* **TASK TO CARRY OUT**: Your job is to set down the stretch of entries that opens with the line containing "assign out_data = mem_reg[rd_ptr_reg];" and closes with the line containing "next cycle follows". Keep both end lines, copy each exactly, and add nothing.

Items from a dataset
***
===== src/dbs_map.svh =====
`ifndef DBS_MAP_SVH
`define DBS_MAP_SVH

// ==========================================================
// Widths and depths
`define DBS_DATA_W 32
`define DBS_BASE_W 30
`define DBS_FIFO_DEPTH 16

// ==========================================================
// Outstanding byte counts
`define DBS_CNT_NONE 3'h0
`define DBS_CNT_BYTE 3'h1
`define DBS_CNT_LONG 3'h4

// ==========================================================
// Size output codes {hi, lo}
`define DBS_SIZE_BYTE 2'h1
`define DBS_SIZE_WORD 2'h2
`define DBS_SIZE_TRIPLE 2'h3
`define DBS_SIZE_LONG 2'h0

// ==========================================================
// Byte offsets {hi, lo}
`define DBS_OFS_ALIGNED 2'h0
`define DBS_OFS_HALF 2'h2
`define DBS_OFS_LAST 2'h3

// ==========================================================
// Acknowledge pair codes {hi_n, lo_n}, pins active low
`define DBS_ACK_WAIT 2'h3
`define DBS_ACK_P8 2'h2
`define DBS_ACK_P16 2'h1
`define DBS_ACK_P32 2'h0

`endif


===== src/dbs_pkg.sv =====
package dbs_pkg;

    // ======================================================
    // Operation kinds
    typedef enum logic [1:0] {
        DBS_OP_READ_LONG,
        DBS_OP_WRITE_BYTE,
        DBS_OP_RMW_BYTE
    } dbs_op_e;

    // ======================================================
    // Sequencer states
    typedef enum logic [1:0] {
        DBS_ST_IDLE,
        DBS_ST_CYC,
        DBS_ST_GAP
    } dbs_state_e;

    // ======================================================
    // Operand request
    typedef struct packed {
        dbs_op_e op;
        logic [29:0] base;
        logic [1:0] offset;
        logic [7:0] wdata;
    } dbs_req_s;

    typedef logic [3:0][7:0] dbs_operand_t;

endpackage : dbs_pkg


===== src/dbs_fifo.sv =====
`timescale 1ns/1ps

module dbs_fifo #(
    parameter int WIDTH = 32,
    parameter int DEPTH = 16,
    parameter int AW = $clog2(DEPTH)
) (
    input wire logic clock,
    input wire logic rst_n,
    input wire logic ce,
    input wire logic in_valid,
    output logic in_ready,
    input wire logic [WIDTH-1:0] in_data,
    output logic out_valid,
    input wire logic out_ready,
    output logic [WIDTH-1:0] out_data
);

    logic [WIDTH-1:0] mem_reg [DEPTH];
    logic [AW-1:0] wr_ptr_reg, wr_ptr_next;
    logic [AW-1:0] rd_ptr_reg, rd_ptr_next;
    logic [AW:0] count_reg, count_next;
    logic push, pop;

    // Count is one bit wider than the pointers so full is distinct
    assign in_ready = (count_reg != (AW + 1)'(DEPTH));
    assign out_valid = (count_reg != '0);
    assign out_data = mem_reg[rd_ptr_reg];
    assign push = in_valid && in_ready;
    assign pop = out_valid && out_ready;

    always_comb begin
        wr_ptr_next = wr_ptr_reg;
        rd_ptr_next = rd_ptr_reg;
        count_next = count_reg;
        if (push) begin
            wr_ptr_next = (wr_ptr_reg == AW'(DEPTH - 1)) ? '0
                        : wr_ptr_reg + 1'b1;
        end
        if (pop) begin
            rd_ptr_next = (rd_ptr_reg == AW'(DEPTH - 1)) ? '0
                        : rd_ptr_reg + 1'b1;
        end
        if (push && !pop) begin
            count_next = count_reg + 1'b1;
        end else if (pop && !push) begin
            count_next = count_reg - 1'b1;
        end
    end

    always_ff @(posedge clock) begin
        if (!rst_n) begin
            wr_ptr_reg <= '0;
            rd_ptr_reg <= '0;
            count_reg <= '0;
        end else if (ce) begin
            wr_ptr_reg <= wr_ptr_next;
            rd_ptr_reg <= rd_ptr_next;
            count_reg <= count_next;
            if (push) begin
                mem_reg[wr_ptr_reg] <= in_data;
            end
        end
    end

endmodule : dbs_fifo


===== src/dbs_lane_mux.sv =====
`timescale 1ns/1ps
`include "dbs_map.svh"

// Overview of operation
// - low address outputs carry byte offset
// - upper address holds long word base
// - size shows remaining bytes; width from acks
// - port width re-evaluated on every cycle
// - start only long reads, byte writes/RMW
// - lane routing follows size and offset
// - 16-bit port: 00/00 then 10/10
// - narrow ack latches word, next cycle follows
// - 8-bit port: four cycles, sizes step down
// - writes drive all four lanes
// - any mix of port widths works
// - strobes shareable with companion master
// - size codes 01 byte ... 00 long
// - every operand starts assuming 32-bit port
module dbs_lane_mux #(
    parameter int FIFO_DEPTH = `DBS_FIFO_DEPTH
) (
    input wire logic clock,
    input wire logic rst_n,
    input wire logic ce,
    input wire logic req_valid,
    output logic req_ready,
    input dbs_pkg::dbs_req_s req,
    output logic rd_valid,
    input wire logic rd_ready,
    output logic [31:0] rd_data,
    output logic [29:0] addr_base,
    output logic byte_offset_hi,
    output logic byte_offset_lo,
    output logic xfer_size_hi,
    output logic xfer_size_lo,
    output logic bus_cycle,
    output logic write_cycle,
    output logic rmw_lock,
    output logic bus_oe,
    output logic [31:0] data_out,
    output logic data_oe,
    input wire logic [31:0] data_in,
    input wire logic port_ack_hi_n,
    input wire logic port_ack_lo_n
);

    // ======================================================
    // Pin synchronisers
    logic [1:0] ack_s1_reg, ack_s2_reg;
    logic [31:0] data_s1_reg, data_s2_reg;

    // Data and acks ride the same two stages so they stay aligned
    always_ff @(posedge clock) begin
        if (!rst_n) begin
            ack_s1_reg <= `DBS_ACK_WAIT;
            ack_s2_reg <= `DBS_ACK_WAIT;
            data_s1_reg <= 32'h0;
            data_s2_reg <= 32'h0;
        end else if (ce) begin
            ack_s1_reg <= {port_ack_hi_n, port_ack_lo_n};
            ack_s2_reg <= ack_s1_reg;
            data_s1_reg <= data_in;
            data_s2_reg <= data_s1_reg;
        end
    end

    // ======================================================
    // State
    dbs_pkg::dbs_state_e st_reg, st_next;
    dbs_pkg::dbs_op_e kind_reg, kind_next;
    logic [2:0] cnt_reg, cnt_next;
    logic [1:0] ofs_reg, ofs_next;
    logic [29:0] base_reg, base_next;
    logic [7:0] wbyte_reg, wbyte_next;
    logic wr_reg, wr_next;
    logic rmc_reg, rmc_next;
    logic cyc_reg, cyc_next;
    logic ready_reg, ready_next;
    logic [31:0] dout_reg, dout_next;
    logic doe_reg, doe_next;
    dbs_pkg::dbs_operand_t op_reg, op_next;

    logic is_byte, ack_done, ack32, ack16, push, fifo_in_ready;
    logic op_load;
    logic [7:0] load_byte;
    logic [2:0] acc;
    logic [3:0][7:0] cap;
    logic [3:0] hit;

    assign is_byte = (kind_reg != dbs_pkg::DBS_OP_READ_LONG);
    assign ack32 = (ack_s2_reg == `DBS_ACK_P32);
    assign ack16 = (ack_s2_reg == `DBS_ACK_P16);
    assign ack_done = (st_reg == dbs_pkg::DBS_ST_CYC)
                   && (ack_s2_reg != `DBS_ACK_WAIT);

    // Bytes the reported width can take at this offset
    function automatic logic [2:0] port_bytes(
        input logic [1:0] ack,
        input logic [1:0] ofs
    );
        case (ack)
            `DBS_ACK_P32: port_bytes = 3'h4 - {1'b0, ofs};
            `DBS_ACK_P16: port_bytes = ofs[0] ? 3'h1 : 3'h2;
            `DBS_ACK_P8: port_bytes = 3'h1;
            default: port_bytes = 3'h0;
        endcase
    endfunction : port_bytes

    // Write lane routing; a byte operand is copied everywhere
    function automatic logic [31:0] lane_mux(
        input dbs_pkg::dbs_operand_t op,
        input logic [1:0] ofs,
        input logic [2:0] cnt
    );
        logic [7:0] l1, l2;
        l1 = ofs[1] ? op[3] : op[1];
        l2 = (ofs == `DBS_OFS_LAST) ? op[3] : op[2];
        if (cnt == `DBS_CNT_BYTE) begin
            lane_mux = {4{op[3]}};
        end else begin
            lane_mux = {op[ofs], l1, l2, op[3]};
        end
    endfunction : lane_mux

    always_comb begin
        logic [2:0] pb;
        pb = port_bytes(ack_s2_reg, ofs_reg);
        acc = (pb < cnt_reg) ? pb : cnt_reg;
    end

    // ======================================================
    // Read capture, one slice per operand byte
    for (genvar gi = 0; gi < 4; gi++) begin : g_byte
        localparam logic [1:0] IDX = 2'(gi);
        logic [1:0] ai, lane;
        assign ai = is_byte ? ofs_reg : IDX;
        // Narrow ports live on the upper lanes
        assign lane = ack32 ? ai
                    : ack16 ? {1'b0, ai[0]} : 2'h0;
        assign cap[gi] = data_s2_reg[{~lane, 3'h0} +: 8];
        assign hit[gi] = is_byte ? (IDX == 2'h3)
                       : ({1'b0, IDX} >= {1'b0, ofs_reg})
                       && ({1'b0, IDX} < {1'b0, ofs_reg} + acc);
        assign op_next[gi] = (op_load && IDX == 2'h3) ? load_byte
                           : (ack_done && !wr_reg && hit[gi]) ? cap[gi]
                           : op_reg[gi];
    end

    // ======================================================
    // Sequencer
    always_comb begin
        st_next = st_reg;
        kind_next = kind_reg;
        cnt_next = cnt_reg;
        ofs_next = ofs_reg;
        base_next = base_reg;
        wbyte_next = wbyte_reg;
        wr_next = wr_reg;
        rmc_next = rmc_reg;
        cyc_next = cyc_reg;
        push = 1'b0;
        op_load = 1'b0;
        load_byte = req.wdata;
        case (st_reg)
            dbs_pkg::DBS_ST_IDLE: begin
                if (req_valid && ready_reg) begin
                    base_next = req.base;
                    kind_next = req.op;
                    wbyte_next = req.wdata;
                    cyc_next = 1'b1;
                    st_next = dbs_pkg::DBS_ST_CYC;
                    case (req.op)
                        dbs_pkg::DBS_OP_WRITE_BYTE: begin
                            cnt_next = `DBS_CNT_BYTE;
                            ofs_next = req.offset;
                            wr_next = 1'b1;
                            rmc_next = 1'b0;
                            op_load = 1'b1;
                        end
                        dbs_pkg::DBS_OP_RMW_BYTE: begin
                            cnt_next = `DBS_CNT_BYTE;
                            ofs_next = req.offset;
                            wr_next = 1'b0;
                            rmc_next = 1'b1;
                        end
                        default: begin
                            // Long reads are forced aligned, full size
                            kind_next = dbs_pkg::DBS_OP_READ_LONG;
                            cnt_next = `DBS_CNT_LONG;
                            ofs_next = `DBS_OFS_ALIGNED;
                            wr_next = 1'b0;
                            rmc_next = 1'b0;
                        end
                    endcase
                end
            end
            dbs_pkg::DBS_ST_CYC: begin
                if (ack_done) begin
                    cnt_next = cnt_reg - acc;
                    ofs_next = ofs_reg
                             + (is_byte ? 2'h0 : acc[1:0]);
                    cyc_next = 1'b0;
                    st_next = dbs_pkg::DBS_ST_GAP;
                end
            end
            dbs_pkg::DBS_ST_GAP: begin
                // Next cycle only after the slave drops its acks
                if (ack_s2_reg == `DBS_ACK_WAIT) begin
                    if (cnt_reg != `DBS_CNT_NONE) begin
                        cyc_next = 1'b1;
                        st_next = dbs_pkg::DBS_ST_CYC;
                    end else if (rmc_reg && !wr_reg) begin
                        push = 1'b1;
                        wr_next = 1'b1;
                        cnt_next = `DBS_CNT_BYTE;
                        op_load = 1'b1;
                        load_byte = wbyte_reg;
                        cyc_next = 1'b1;
                        st_next = dbs_pkg::DBS_ST_CYC;
                    end else begin
                        push = !wr_reg;
                        wr_next = 1'b0;
                        rmc_next = 1'b0;
                        st_next = dbs_pkg::DBS_ST_IDLE;
                    end
                end
            end
            default: begin
                st_next = dbs_pkg::DBS_ST_IDLE;
                cyc_next = 1'b0;
            end
        endcase
        // Room was reserved at accept, so a pending push blocks
        ready_next = (st_next == dbs_pkg::DBS_ST_IDLE)
                  && fifo_in_ready && !push;
        dout_next = lane_mux(op_next, ofs_next, cnt_next);
        doe_next = wr_next && cyc_next;
    end

    always_ff @(posedge clock) begin
        if (!rst_n) begin
            st_reg <= dbs_pkg::DBS_ST_IDLE;
            kind_reg <= dbs_pkg::DBS_OP_READ_LONG;
            cnt_reg <= `DBS_CNT_NONE;
            ofs_reg <= `DBS_OFS_ALIGNED;
            base_reg <= 30'h0;
            wbyte_reg <= 8'h00;
            wr_reg <= 1'b0;
            rmc_reg <= 1'b0;
            cyc_reg <= 1'b0;
            ready_reg <= 1'b0;
            dout_reg <= 32'h0;
            doe_reg <= 1'b0;
            op_reg <= '0;
        end else if (ce) begin
            st_reg <= st_next;
            kind_reg <= kind_next;
            cnt_reg <= cnt_next;
            ofs_reg <= ofs_next;
            base_reg <= base_next;
            wbyte_reg <= wbyte_next;
            wr_reg <= wr_next;
            rmc_reg <= rmc_next;
            cyc_reg <= cyc_next;
            ready_reg <= ready_next;
            dout_reg <= dout_next;
            doe_reg <= doe_next;
            op_reg <= op_next;
        end
    end

    // ======================================================
    // Read data buffer
    dbs_fifo #(
        .WIDTH(`DBS_DATA_W),
        .DEPTH(FIFO_DEPTH)
    ) u_fifo (
        .clock(clock),
        .rst_n(rst_n),
        .ce(ce),
        .in_valid(push),
        .in_ready(fifo_in_ready),
        // Registered operand: a same-cycle reload must not leak in
        .in_data(op_reg),
        .out_valid(rd_valid),
        .out_ready(rd_ready),
        .out_data(rd_data)
    );

    // ======================================================
    // Outputs
    assign req_ready = ready_reg;
    assign addr_base = base_reg;
    assign {byte_offset_hi, byte_offset_lo} = ofs_reg;
    assign {xfer_size_hi, xfer_size_lo} = cnt_reg[1:0];
    assign bus_cycle = cyc_reg;
    assign write_cycle = wr_reg;
    assign rmw_lock = rmc_reg;
    // Released when idle so strobes can be shared
    assign bus_oe = (st_reg != dbs_pkg::DBS_ST_IDLE);
    assign data_out = dout_reg;
    assign data_oe = doe_reg;
endmodule : dbs_lane_mux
***
* **PROBLEM SOLUTION**:
    assign out_data = mem_reg[rd_ptr_reg];
    assign push = in_valid && in_ready;
    assign pop = out_valid && out_ready;

    always_comb begin
        wr_ptr_next = wr_ptr_reg;
        rd_ptr_next = rd_ptr_reg;
        count_next = count_reg;
        if (push) begin
            wr_ptr_next = (wr_ptr_reg == AW'(DEPTH - 1)) ? '0
                        : wr_ptr_reg + 1'b1;
        end
        if (pop) begin
            rd_ptr_next = (rd_ptr_reg == AW'(DEPTH - 1)) ? '0
                        : rd_ptr_reg + 1'b1;
        end
        if (push && !pop) begin
            count_next = count_reg + 1'b1;
        end else if (pop && !push) begin
            count_next = count_reg - 1'b1;
        end
    end

    always_ff @(posedge clock) begin
        if (!rst_n) begin
            wr_ptr_reg <= '0;
            rd_ptr_reg <= '0;
            count_reg <= '0;
        end else if (ce) begin
            wr_ptr_reg <= wr_ptr_next;
            rd_ptr_reg <= rd_ptr_next;
            count_reg <= count_next;
            if (push) begin
                mem_reg[wr_ptr_reg] <= in_data;
            end
        end
    end

endmodule : dbs_fifo


===== src/dbs_lane_mux.sv =====
`timescale 1ns/1ps
`include "dbs_map.svh"

// Overview of operation
// - low address outputs carry byte offset
// - upper address holds long word base
// - size shows remaining bytes; width from acks
// - port width re-evaluated on every cycle
// - start only long reads, byte writes/RMW
// - lane routing follows size and offset
// - 16-bit port: 00/00 then 10/10
// - narrow ack latches word, next cycle follows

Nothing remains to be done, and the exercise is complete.